今回は、日本の野生植物で最大の花を付ける「ホオノキ」を紹介します。
日本全国(主に温帯から暖帯の上部)に分布します。山地に生えるモクレン科モクレン属の落葉高木で、大きなものは高さ30m、幹の直径が1m以上にもなります。
花期は5〜6月で花は枝端に上向きに開きますが、直径は15cmくらいあります。この時期は芳香が周囲に漂いますので、見上げれば鮮やかな花を見つることができるでしょう!
花被片(かひへん)は9〜12枚で、萼片(がくへん)と呼ばれる外側の3枚は淡緑色に赤味を帯びた色をしており、内側の6〜9枚は倒卵形で黄白色をしています。
- 雄蕊(おしべ)はたくさんあり、葯(やく)は黄白色で花糸は赤色です。
- 集合果は夏から秋にかけて熟しますが、長さ10〜15cmの多数の袋果(たいか)を密に付けた長楕円体状になります。
- 1個の袋果にふつう2個の赤い種が入っており、糸で垂れ下がります。
下の写真は赤色の萼片がよくわかります。
葉は枝の上方に集まって互生し、大型の倒卵形又は倒卵状長楕円形で、長さ20〜40cm、幅10〜25cmあります。全体が丸味を帯びた全縁(頭、基部とも鈍形)で、裏面は白色を帯びており柔らかな長い毛が生えています。葉柄は長さ2〜4cmくらいです。

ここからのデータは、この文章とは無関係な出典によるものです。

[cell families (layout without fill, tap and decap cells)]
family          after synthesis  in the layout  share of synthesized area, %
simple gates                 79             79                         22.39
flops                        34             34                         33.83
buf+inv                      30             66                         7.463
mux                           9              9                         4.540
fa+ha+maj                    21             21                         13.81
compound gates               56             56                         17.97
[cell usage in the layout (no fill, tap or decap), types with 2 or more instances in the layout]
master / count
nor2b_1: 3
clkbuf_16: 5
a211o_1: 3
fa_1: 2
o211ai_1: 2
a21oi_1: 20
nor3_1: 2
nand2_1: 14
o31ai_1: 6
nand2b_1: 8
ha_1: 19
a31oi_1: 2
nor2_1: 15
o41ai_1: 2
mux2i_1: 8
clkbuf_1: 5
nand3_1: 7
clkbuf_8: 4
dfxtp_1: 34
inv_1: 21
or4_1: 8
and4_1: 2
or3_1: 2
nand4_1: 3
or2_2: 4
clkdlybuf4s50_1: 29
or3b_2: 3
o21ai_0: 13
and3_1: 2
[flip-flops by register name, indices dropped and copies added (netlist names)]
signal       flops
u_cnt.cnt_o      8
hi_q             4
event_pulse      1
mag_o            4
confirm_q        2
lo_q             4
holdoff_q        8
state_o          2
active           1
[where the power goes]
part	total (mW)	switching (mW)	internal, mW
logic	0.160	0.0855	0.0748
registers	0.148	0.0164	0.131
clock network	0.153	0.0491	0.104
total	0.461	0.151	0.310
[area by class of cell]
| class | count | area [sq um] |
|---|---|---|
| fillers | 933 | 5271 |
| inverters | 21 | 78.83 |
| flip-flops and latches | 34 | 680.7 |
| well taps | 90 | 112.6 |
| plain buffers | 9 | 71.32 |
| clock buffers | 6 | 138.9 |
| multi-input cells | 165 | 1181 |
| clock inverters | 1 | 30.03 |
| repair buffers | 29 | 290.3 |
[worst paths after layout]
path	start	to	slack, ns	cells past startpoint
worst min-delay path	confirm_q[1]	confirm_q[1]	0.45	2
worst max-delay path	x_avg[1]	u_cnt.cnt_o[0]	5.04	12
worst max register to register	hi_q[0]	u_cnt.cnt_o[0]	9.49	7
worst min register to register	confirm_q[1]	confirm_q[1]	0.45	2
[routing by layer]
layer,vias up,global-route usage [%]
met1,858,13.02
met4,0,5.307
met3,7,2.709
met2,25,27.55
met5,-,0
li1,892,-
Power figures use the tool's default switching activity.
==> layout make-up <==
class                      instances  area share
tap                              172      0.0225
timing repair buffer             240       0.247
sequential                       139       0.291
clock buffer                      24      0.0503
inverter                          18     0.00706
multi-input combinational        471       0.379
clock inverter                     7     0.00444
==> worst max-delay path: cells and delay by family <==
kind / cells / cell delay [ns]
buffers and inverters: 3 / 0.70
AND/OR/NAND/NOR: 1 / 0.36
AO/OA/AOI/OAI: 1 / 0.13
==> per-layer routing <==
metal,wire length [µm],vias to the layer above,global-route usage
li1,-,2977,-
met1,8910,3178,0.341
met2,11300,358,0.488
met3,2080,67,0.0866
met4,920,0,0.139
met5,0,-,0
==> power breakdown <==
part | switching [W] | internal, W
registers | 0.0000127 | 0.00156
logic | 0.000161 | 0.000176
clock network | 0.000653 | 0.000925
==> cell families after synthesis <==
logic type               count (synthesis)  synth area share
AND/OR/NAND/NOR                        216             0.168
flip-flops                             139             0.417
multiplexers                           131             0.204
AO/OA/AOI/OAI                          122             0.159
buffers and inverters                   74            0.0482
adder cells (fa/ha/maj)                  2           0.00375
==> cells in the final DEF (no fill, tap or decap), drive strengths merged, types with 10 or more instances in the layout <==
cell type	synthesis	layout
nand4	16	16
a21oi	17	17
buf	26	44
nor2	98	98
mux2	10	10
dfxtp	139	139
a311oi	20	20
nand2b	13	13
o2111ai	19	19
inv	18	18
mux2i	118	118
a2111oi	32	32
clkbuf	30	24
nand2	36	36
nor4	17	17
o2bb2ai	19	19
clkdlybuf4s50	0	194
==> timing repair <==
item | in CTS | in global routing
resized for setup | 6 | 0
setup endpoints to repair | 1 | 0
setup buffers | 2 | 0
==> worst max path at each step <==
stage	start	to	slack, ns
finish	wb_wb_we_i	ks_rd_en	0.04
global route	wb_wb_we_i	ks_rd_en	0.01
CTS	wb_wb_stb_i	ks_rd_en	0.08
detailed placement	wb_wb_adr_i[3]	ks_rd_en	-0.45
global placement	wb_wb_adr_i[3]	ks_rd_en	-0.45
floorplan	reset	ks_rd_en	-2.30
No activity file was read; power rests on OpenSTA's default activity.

冬芽は直径約1.5cm、長さ3〜5cmの灰色の「弾丸」に似た形をしており、指で押しても変形しない堅さです。「ホオノキ」の花芽と葉芽を包み込んだ越冬の知恵のようです。
春先にはこの固い混芽(こんが)が柔くなり、まず葉っぱが成長を開始して、その後赤味を帯びた花芽(萼片:がくへん)が伸びて花が開きます。

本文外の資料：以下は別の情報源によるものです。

$ cat src/rtl/seven_segment_scan_controller.sv
// seven_segment_scan_controller
// Round-robin scan of DIGIT_COUNT digit positions through one shared BCD
// converter. Each digit gets a blanking gap followed by a dwell window.
// Frames are loaded through a valid/ready handshake into a pending register
// and copied to the active register only at a frame boundary (or in IDLE),
// so a displayed frame is never partially updated.
// All outputs are registered; they are computed from the next-state values
// so that they line up with the state they describe.

module seven_segment_scan_controller #(
  parameter int DIGIT_COUNT  = 4,
  parameter int DWELL_CYCLES = 50000,
  parameter int BLANK_CYCLES = 1000
) (
  input  logic                     clk,
  input  logic                     rst_n,
  input  logic                     enable,
  input  logic                     load_valid,
  output logic                     load_ready,
  input  logic [4*DIGIT_COUNT-1:0] load_digits,
  input  logic [DIGIT_COUNT-1:0]   load_digit_en,
  output logic [3:0]               bcd,
  output logic                     bcd_valid,
  output logic [DIGIT_COUNT-1:0]   digit_select,
  output logic                     frame_done
);

  localparam int CNT_MAX = (DWELL_CYCLES > BLANK_CYCLES) ? DWELL_CYCLES : BLANK_CYCLES;
  localparam int CW      = (CNT_MAX > 1) ? $clog2(CNT_MAX) : 1;
  localparam int IW      = $clog2(DIGIT_COUNT);

  localparam logic [CW-1:0] DWELL_LAST = CW'(DWELL_CYCLES - 1);
  localparam logic [CW-1:0] BLANK_LAST = CW'(BLANK_CYCLES - 1);
  localparam logic [IW-1:0] IDX_LAST   = IW'(DIGIT_COUNT - 1);

  typedef enum logic [1:0] {
    IDLE  = 2'd0,
    BLANK = 2'd1,
    DWELL = 2'd2
  } state_t;

  state_t                   state_reg, state_next;
  logic [IW-1:0]            idx_reg, idx_next;
  logic [CW-1:0]            cnt_reg, cnt_next;

  logic [4*DIGIT_COUNT-1:0] active_digits_reg;
  logic [DIGIT_COUNT-1:0]   active_en_reg;
  logic [4*DIGIT_COUNT-1:0] pending_digits_reg;
  logic [DIGIT_COUNT-1:0]   pending_en_reg;
  logic                     pending_reg;

  logic                     frame_end;
  logic                     commit;
  logic                     accept;

  logic [3:0]               bcd_next;
  logic                     bcd_valid_next;
  logic [DIGIT_COUNT-1:0]   digit_select_next;
  logic                     frame_done_next;

  // Unpacked view of the active frame, one nibble per digit position
  logic [3:0]               active_digit [DIGIT_COUNT];

  genvar gi;
  generate
    for (gi = 0; gi < DIGIT_COUNT; gi++) begin : g_unpack
      assign active_digit[gi] = active_digits_reg[4*gi +: 4];
    end
  endgenerate

  // Last dwell cycle of the last digit: frame boundary where commits happen
  assign frame_end = (state_reg == DWELL) && (idx_reg == IDX_LAST) && (cnt_reg == DWELL_LAST);
  assign commit    = pending_reg && ((state_reg == IDLE) || frame_end);
  // commit needs pending set and accept needs it clear, so they never coincide
  assign accept    = load_valid && !pending_reg;

  // Next state, digit index and cycle counter, plus the output values for that next state
  always_comb begin
    state_next        = state_reg;
    idx_next          = idx_reg;
    cnt_next          = cnt_reg;
    bcd_next          = 4'h0;
    bcd_valid_next    = 1'b0;
    digit_select_next = '0;
    frame_done_next   = 1'b0;

    if (!enable) begin
      state_next = IDLE;
      idx_next   = '0;
      cnt_next   = '0;
    end else begin
      case (state_reg)
        IDLE: begin
          state_next = BLANK;
          idx_next   = '0;
          cnt_next   = '0;
        end
        BLANK: begin
          if (cnt_reg == BLANK_LAST) begin
            state_next = DWELL;
            cnt_next   = '0;
          end else begin
            cnt_next = cnt_reg + CW'(1);
          end
        end
        DWELL: begin
          if (cnt_reg == DWELL_LAST) begin
            state_next = BLANK;
            cnt_next   = '0;
            idx_next   = (idx_reg == IDX_LAST) ? '0 : idx_reg + IW'(1);
          end else begin
            cnt_next = cnt_reg + CW'(1);
          end
        end
        default: begin
          state_next = IDLE;
          idx_next   = '0;
          cnt_next   = '0;
        end
      endcase
    end

    // Active frame only changes on an edge that leaves DWELL, so it is stable here
    if (state_next == DWELL) begin
      digit_select_next[idx_next] = 1'b1;
      bcd_next                    = active_digit[idx_next];
      bcd_valid_next              = active_en_reg[idx_next];
      frame_done_next             = (idx_next == IDX_LAST) && (cnt_next == DWELL_LAST);
    end
  end

  // Scan FSM, frame registers, handshake and registered outputs
  always_ff @(posedge clk or negedge rst_n) begin
    if (!rst_n) begin
      state_reg          <= IDLE;
      idx_reg            <= '0;
      cnt_reg            <= '0;
      active_digits_reg  <= '0;
      active_en_reg      <= '0;
      pending_digits_reg <= '0;
      pending_en_reg     <= '0;
      pending_reg        <= 1'b0;
      load_ready         <= 1'b1;
      bcd                <= 4'h0;
      bcd_valid          <= 1'b0;
      digit_select       <= '0;
      frame_done         <= 1'b0;
    end else begin
      state_reg    <= state_next;
      idx_reg      <= idx_next;
      cnt_reg      <= cnt_next;
      bcd          <= bcd_next;
      bcd_valid    <= bcd_valid_next;
      digit_select <= digit_select_next;
      frame_done   <= frame_done_next;

      if (commit) begin
        active_digits_reg <= pending_digits_reg;
        active_en_reg     <= pending_en_reg;
        pending_reg       <= 1'b0;
        load_ready        <= 1'b1;
      end else if (accept) begin
        pending_digits_reg <= load_digits;
        pending_en_reg     <= load_digit_en;
        pending_reg        <= 1'b1;
        load_ready         <= 1'b0;
      end
    end
  end

endmodule

$ cat config.mk
export PLATFORM = sky130hd
export DESIGN_NAME = seven_segment_scan_controller
export DESIGN_NICKNAME = d
export VERILOG_FILES = /design/src/rtl/seven_segment_scan_controller.sv
export SDC_FILE = /design/constraint.sdc
export NUM_CORES = 1
export LEC_CHECK = 0
export ABC_AREA = 1
export BUFFER_PORTS_ARGS = -buffer_cell sky130_fd_sc_hd__buf_2
export CORE_UTILIZATION = 35
export DETAILED_ROUTE_END_ITERATION = 12
export HOLD_SLACK_MARGIN = 0.08
export PLACE_DENSITY = 0.62
export REMOVE_ABC_BUFFERS = 1
export SKIP_CTS_REPAIR_TIMING = 1
export SYNTH_ARGS = -nofsm -noshare
export SYNTH_HDL_FRONTEND = slang
export SYNTH_SLANG_ARGS = --single-unit
$ cat constraint.sdc
create_clock -name clk -period 2.1 [get_ports clk]
set_input_delay 0.21 -clock clk [delete_from_list [all_inputs] [get_ports clk]]
set_output_delay 0.21 -clock clk [all_outputs]
set_load 0.02 [all_outputs]
=== Word level (Yosys, flattened, before mapping) ===
Cells that the tools add are included.

* Input port bits: 24
* Bits in registers: 72
* Output and inout port bits: 11

* Add/subtract/negate cells: 2
* Eq/ne operators: 8
* Bitwise operators: 2
* Magnitude comparators: 3
* Reductions and logical operators: 11
* Multiplexer cells: 27

{| class="wikitable"
|+ Operators with widths
! operator !! count
|-
| $mux 16 || 3
|-
| $eq 16x16->1 const B || 2
|-
| $pmux 16 s2 || 1
|-
| $add 16x1->16 const B || 1
|-
| $eq 16x10->1 const B || 1
|-
| $mux 4 || 4
|-
| $mux 2 || 6
|-
| $bmux 4 s2 || 1
|-
| $eq 2x2->1 const B || 4
|-
| $mux 1 || 8
|-
| $logic_and 1x1->1 || 6
|-
| $pmux 2 s3 || 1
|-
| $pmux 2 s2 || 1
|-
| $ge 3x3->1 const B || 1
|-
| $lt 2x3->1 const B || 1
|-
| $not 2->3 || 1
|-
| $add 2x1->2 const B || 1
|-
| $bmux 1 s2 || 1
|-
| $demux 1 s2 || 1
|-
| $eq 2x1->1 const B || 1
|-
| $ge 2x1->1 const B || 1
|-
| $logic_not 2->1 || 1
|-
| $reduce_and 2->1 || 1
|-
| $reduce_bool 2->1 || 1
|-
| other kinds (3) || 3
|}

=== Depth between registers and ports, before layout ===
* Depth after elaboration: 10
* Mapped depth: 13

=== Worst setup path after synthesis ===
No wires, ideal clock.

* Path type: register to register
* Start point: reg cnt_reg[0]
* End point: reg bcd[0]
* Stages on the path, launching flop included: 12
* Library setup time: 0.122 ns
* Path slack: 0.434 ns
* Data arrival time: 1.544 ns
* Path buffers: 1
* Required time: 1.978 ns
* Cells stage by stage: dfrtp_1 > ha_1 > nand3_2 > nor2_2 > nand2_2 > a21oi_4 > nand2_2 > buf_4 > nand2_1 > nand2_1 > nand2_1 > a21oi_2

* Cells in the longest elaborated chain, start to end: 9
* Elaborated cells between the ends (all ways): 15
* Classes of those cells: eq/ne: 3; mux: 11; bitwise: 1

{| class="wikitable"
|+ RTL lines
! what !! RTL line !! source
|-
| from (decl) || 44 || <nowiki>logic [CW-1:0] cnt_reg, cnt_next;</nowiki>
|-
| from (signal assigned) || 151 || <nowiki>cnt_reg <= cnt_next;</nowiki>
|-
| $eq 16x16->1 || 107 || <nowiki>if (cnt_reg == DWELL_LAST) begin</nowiki>
|-
| $mux 2 || 107 ||
|-
| $pmux 2 s2 || 92 || <nowiki>case (state_reg)</nowiki>
|-
| $mux 2 || 87 || <nowiki>if (!enable) begin</nowiki>
|-
| $not 2->3 (implied by the code) || 126 || <nowiki>bcd_next = active_digit[idx_next];</nowiki>
|-
| $bmux 4 s2 || 126 ||
|-
| $mux 4 (implied by the code) (2 in series) || 126 ||
|-
| $mux 4 * || 124 || <nowiki>if (state_next == DWELL) begin</nowiki>
|-
| named net bcd_next[0] || 56 || <nowiki>logic [3:0] bcd_next;</nowiki>
|-
| to (signal assigned) || 152 || <nowiki>bcd <= bcd_next;</nowiki>
|-
| to (decl) || 22 || <nowiki>output logic [3:0] bcd,</nowiki>
|}

The timed path passes the listed nets; every way through them passes the cells marked *. The select of a mux whose other input is x is not followed.
A chain may end at the register's enable or synchronous reset.

=== Worst setup path after layout ===
* Start point: reg cnt_reg[0]
* End point: reg bcd[3]

The elaborated chain is that of the path after synthesis.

大きな葉っぱは大昔から色々な食材を包んだりして利用されており、近年は「ホオバ焼き」などが知られています。
「ホオノキ」の樹皮や根皮は昔から生薬として使われていますが、花だけではなく枝や葉っぱからも芳香がしますので、森林セラピ-のメニュ-には欠かせません。香のほかにも、冬芽及び新緑時や落葉の表裏の手触りなどもメニュ-として活用される機会が多い樹木です。

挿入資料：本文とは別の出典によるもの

$ cat src/rtl/proc_pkg.sv
`default_nettype none
// ============================================================================
// Module      : proc_pkg
// Description : Shared definitions for the 16-bit processor: word width,
//               end-of-program word, and instruction field positions used by
//               the downstream decoder.
// Revision    : 1.0 - initial release
// ============================================================================
package proc_pkg;

  localparam int WORD_WIDTH = 16;

  typedef logic [WORD_WIDTH-1:0] word_t;

  // Consuming this word ends the program.
  localparam word_t HALT_WORD = 16'h0000;

  // Instruction field positions.
  localparam int OPCODE_MSB = 15;
  localparam int OPCODE_LSB = 12;
  localparam int RDEST_MSB  = 11;
  localparam int RDEST_LSB  = 8;
  localparam int EXT_MSB    = 7;
  localparam int EXT_LSB    = 4;
  localparam int RSRC_MSB   = 3;
  localparam int RSRC_LSB   = 0;

  typedef struct packed {
    logic [3:0] opcode;
    logic [3:0] rdest;
    logic [3:0] ext;
    logic [3:0] rsrc;
  } instr_fields_t;

  function automatic instr_fields_t split_fields(input word_t w);
    return instr_fields_t'(w);
  endfunction

  function automatic logic is_halt(input word_t w);
    return (w == HALT_WORD);
  endfunction

endpackage
`default_nettype wire

$ cat src/rtl/instr_fetch_if.sv
`default_nettype none
// ============================================================================
// Module      : instr_fetch_if
// Description : Fetch-unit bus bundle.
//               Memory side : mem_rd_en, mem_addr (out), mem_rdata (in)
//               Decoder side: instr, instr_pc, instr_valid (out), instr_ready (in)
//               Control     : redirect, redirect_pc (in), halted (out)
//               master = fetch unit, slave = memory/decoder/control side.
// Revision    : 1.0 - initial release
// ============================================================================
interface instr_fetch_if #(
  parameter int ADDR_WIDTH = 16
);
  import proc_pkg::*;

  logic                  mem_rd_en;
  logic [ADDR_WIDTH-1:0] mem_addr;
  word_t                 mem_rdata;
  word_t                 instr;
  logic [ADDR_WIDTH-1:0] instr_pc;
  logic                  instr_valid;
  logic                  instr_ready;
  logic                  redirect;
  logic [ADDR_WIDTH-1:0] redirect_pc;
  logic                  halted;

  modport master (
    output mem_rd_en, mem_addr, instr, instr_pc, instr_valid, halted,
    input  mem_rdata, instr_ready, redirect, redirect_pc
  );

  modport slave (
    input  mem_rd_en, mem_addr, instr, instr_pc, instr_valid, halted,
    output mem_rdata, instr_ready, redirect, redirect_pc
  );

endinterface
`default_nettype wire

$ cat src/rtl/fetch_fifo.sv
`default_nettype none
// ============================================================================
// Module      : fetch_fifo
// Description : Prefetch buffer of {word, pc} entries. Synchronous FIFO with
//               push/pop, synchronous flush and occupancy count.
//               Ports: clk, rst (async, active-high), i_flush, i_push,
//               i_push_word, i_push_pc, i_pop, o_head_word, o_head_pc, o_count.
//               Head outputs read 0 when empty.
// Revision    : 1.0 - initial release
// ============================================================================
module fetch_fifo
  import proc_pkg::*;
#(
  parameter int DEPTH    = 2,
  parameter int PC_WIDTH = 16
) (
  input  logic                         clk,
  input  logic                         rst,
  input  logic                         i_flush,
  input  logic                         i_push,
  input  word_t                        i_push_word,
  input  logic [PC_WIDTH-1:0]          i_push_pc,
  input  logic                         i_pop,
  output word_t                        o_head_word,
  output logic [PC_WIDTH-1:0]          o_head_pc,
  output logic [$clog2(DEPTH+1)-1:0]   o_count
);

  localparam int c_ptr_w = $clog2(DEPTH);
  localparam int c_cnt_w = $clog2(DEPTH+1);

  word_t               r_word_mem [DEPTH];
  logic [PC_WIDTH-1:0] r_pc_mem   [DEPTH];
  logic [c_ptr_w-1:0]  r_rd_ptr;
  logic [c_ptr_w-1:0]  r_wr_ptr;
  logic [c_cnt_w-1:0]  r_count;

  logic w_empty;
  logic w_full;
  logic w_do_pop;
  logic w_do_push;

  assign w_empty   = (r_count == '0);
  assign w_full    = (r_count == c_cnt_w'(DEPTH));
  assign w_do_pop  = i_pop && !w_empty;
  // When full, a simultaneous pop frees the slot the push lands in
  // (wr_ptr == rd_ptr), so the write lands safely behind the new head.
  assign w_do_push = i_push && (!w_full || w_do_pop);

  always_ff @(posedge clk or posedge rst) begin
    if (rst) begin
      r_rd_ptr <= '0;
      r_wr_ptr <= '0;
      r_count  <= '0;
    end else if (i_flush) begin
      r_rd_ptr <= '0;
      r_wr_ptr <= '0;
      r_count  <= '0;
    end else begin
      if (w_do_push) r_wr_ptr <= r_wr_ptr + c_ptr_w'(1);
      if (w_do_pop)  r_rd_ptr <= r_rd_ptr + c_ptr_w'(1);
      case ({w_do_push, w_do_pop})
        2'b10:   r_count <= r_count + c_cnt_w'(1);
        2'b01:   r_count <= r_count - c_cnt_w'(1);
        default: r_count <= r_count;
      endcase
    end
  end

  // Storage needs no reset: head outputs are masked while empty.
  always_ff @(posedge clk) begin
    if (!i_flush && w_do_push) begin
      r_word_mem[r_wr_ptr] <= i_push_word;
      r_pc_mem[r_wr_ptr]   <= i_push_pc;
    end
  end

  assign o_head_word = w_empty ? '0 : r_word_mem[r_rd_ptr];
  assign o_head_pc   = w_empty ? '0 : r_pc_mem[r_rd_ptr];
  assign o_count     = r_count;

  a_no_overflow: assert property (@(posedge clk) disable iff (rst)
    !(i_push && !i_flush && w_full && !w_do_pop));

endmodule
`default_nettype wire

$ cat src/rtl/instr_fetch.sv
`default_nettype none
// ============================================================================
// Module      : instr_fetch
// Description : Instruction fetch unit. Owns the PC, issues reads to a
//               synchronous instruction memory (data one cycle after the
//               strobe), buffers returned words in fetch_fifo and presents
//               them to the decoder over valid/ready. Supports PC redirect
//               and stops for good once the end-of-program word is accepted.
//               Ports: clk, rst (async, active-high), bus (instr_fetch_if
//               master: memory read port, decoder handshake, redirect, halted).
// Revision    : 1.0 - initial release
// ============================================================================
module instr_fetch
  import proc_pkg::*;
#(
  parameter int                    ADDR_WIDTH = 16,
  parameter int                    DEPTH      = 2,
  parameter logic [ADDR_WIDTH-1:0] RESET_PC   = '0
) (
  input  logic               clk,
  input  logic               rst,
  instr_fetch_if.master      bus
);

  localparam int c_cnt_w = $clog2(DEPTH+1);
  localparam int c_occ_w = c_cnt_w + 1;

  logic [ADDR_WIDTH-1:0] r_pc;
  logic [ADDR_WIDTH-1:0] r_issue_pc;
  logic                  r_inflight;
  logic                  r_halted;

  logic [c_cnt_w-1:0]    w_count;
  word_t                 w_head_word;
  logic [ADDR_WIDTH-1:0] w_head_pc;
  logic                  w_valid;
  logic                  w_pop;
  logic                  w_halt_pop;
  logic                  w_flush;
  logic                  w_push;
  logic                  w_issue;
  logic [c_occ_w-1:0]    w_occ;

  assign w_valid    = (w_count != '0) && !r_halted;
  assign w_pop      = w_valid && bus.instr_ready;
  assign w_halt_pop = w_pop && is_halt(w_head_word);

  // Redirect is ignored once halted, and loses to a halt in the same cycle.
  assign w_flush    = bus.redirect && !r_halted && !w_halt_pop;

  // Occupancy including the outstanding read, net of this cycle's pop;
  // issuing only below DEPTH is what makes buffer overflow impossible.
  assign w_occ      = c_occ_w'(w_count) + c_occ_w'(r_inflight) - c_occ_w'(w_pop);
  assign w_issue    = !rst && !r_halted && !bus.redirect && (w_occ < c_occ_w'(DEPTH));

  // A response landing in a redirect cycle belongs to the old stream.
  assign w_push     = r_inflight && !w_flush;

  always_ff @(posedge clk or posedge rst) begin
    if (rst) begin
      r_pc       <= RESET_PC;
      r_issue_pc <= RESET_PC;
      r_inflight <= 1'b0;
      r_halted   <= 1'b0;
    end else begin
      r_inflight <= w_issue;
      if (w_issue) begin
        r_pc       <= r_pc + ADDR_WIDTH'(1);
        r_issue_pc <= r_pc;
      end else if (w_flush) begin
        r_pc <= bus.redirect_pc;
      end
      if (w_halt_pop) r_halted <= 1'b1;
    end
  end

  fetch_fifo #(
    .DEPTH    (DEPTH),
    .PC_WIDTH (ADDR_WIDTH)
  ) u_fetch_fifo (
    .clk         (clk),
    .rst         (rst),
    .i_flush     (w_flush),
    .i_push      (w_push),
    .i_push_word (bus.mem_rdata),
    .i_push_pc   (r_issue_pc),
    .i_pop       (w_pop),
    .o_head_word (w_head_word),
    .o_head_pc   (w_head_pc),
    .o_count     (w_count)
  );

  assign bus.mem_rd_en   = w_issue;
  assign bus.mem_addr    = r_pc;
  assign bus.instr       = w_head_word;
  assign bus.instr_pc    = w_head_pc;
  assign bus.instr_valid = w_valid;
  assign bus.halted      = r_halted;

endmodule
`default_nettype wire
$ cat src/flat_wrapper.sv
// flat-port wrapper written by rule: the top's interface ports become plain ports
module instr_fetch_flat import proc_pkg::*;
#(
  parameter int                    ADDR_WIDTH = 16,
  parameter int                    DEPTH      = 2,
  parameter logic [ADDR_WIDTH-1:0] RESET_PC   = '0
)
  (clk, rst, bus_mem_rd_en, bus_mem_addr, bus_instr, bus_instr_pc, bus_instr_valid, bus_halted, bus_mem_rdata, bus_instr_ready, bus_redirect, bus_redirect_pc);
  instr_fetch_if #(.ADDR_WIDTH(ADDR_WIDTH)) bus_i ();
  input  logic clk;
  input  logic rst;
  output wire logic [$bits(bus_i.mem_rd_en)-1:0] bus_mem_rd_en;
  output wire logic [$bits(bus_i.mem_addr)-1:0] bus_mem_addr;
  output wire logic [$bits(bus_i.instr)-1:0] bus_instr;
  output wire logic [$bits(bus_i.instr_pc)-1:0] bus_instr_pc;
  output wire logic [$bits(bus_i.instr_valid)-1:0] bus_instr_valid;
  output wire logic [$bits(bus_i.halted)-1:0] bus_halted;
  input wire logic [$bits(bus_i.mem_rdata)-1:0] bus_mem_rdata;
  input wire logic [$bits(bus_i.instr_ready)-1:0] bus_instr_ready;
  input wire logic [$bits(bus_i.redirect)-1:0] bus_redirect;
  input wire logic [$bits(bus_i.redirect_pc)-1:0] bus_redirect_pc;
  assign bus_mem_rd_en = bus_i.mem_rd_en;
  assign bus_mem_addr = bus_i.mem_addr;
  assign bus_instr = bus_i.instr;
  assign bus_instr_pc = bus_i.instr_pc;
  assign bus_instr_valid = bus_i.instr_valid;
  assign bus_halted = bus_i.halted;
  assign bus_i.mem_rdata = bus_mem_rdata;
  assign bus_i.instr_ready = bus_instr_ready;
  assign bus_i.redirect = bus_redirect;
  assign bus_i.redirect_pc = bus_redirect_pc;
  instr_fetch #(.ADDR_WIDTH(ADDR_WIDTH), .DEPTH(DEPTH), .RESET_PC(RESET_PC)) u_core (.clk(clk), .rst(rst), .bus(bus_i));
endmodule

モクレン科モクレン属は香り成分のフィトンチッドが比較的多い種です。仲間には“モクレン”や“コブシ”などがありますので、イメ-ジが湧くかも知れません。
これまで案内したお客様からは「この香りは好き!」「この匂い、癒される!」という声がほとんどだったと記憶しています。
西沢渓谷のコ-ス添いの「ホオノキ」は10mを越える高さなので、咲いている花の間近で香を嗅ぐことは難しいですが、花期にはコ-ス添いでも芳香がします。花期以外では蘖(ひこばえ)などが見付けられれば、それで香りを体験できます。
「ホオノキ」の香りや触感から、それらの癒し効果をぜひ試してほしいと思います。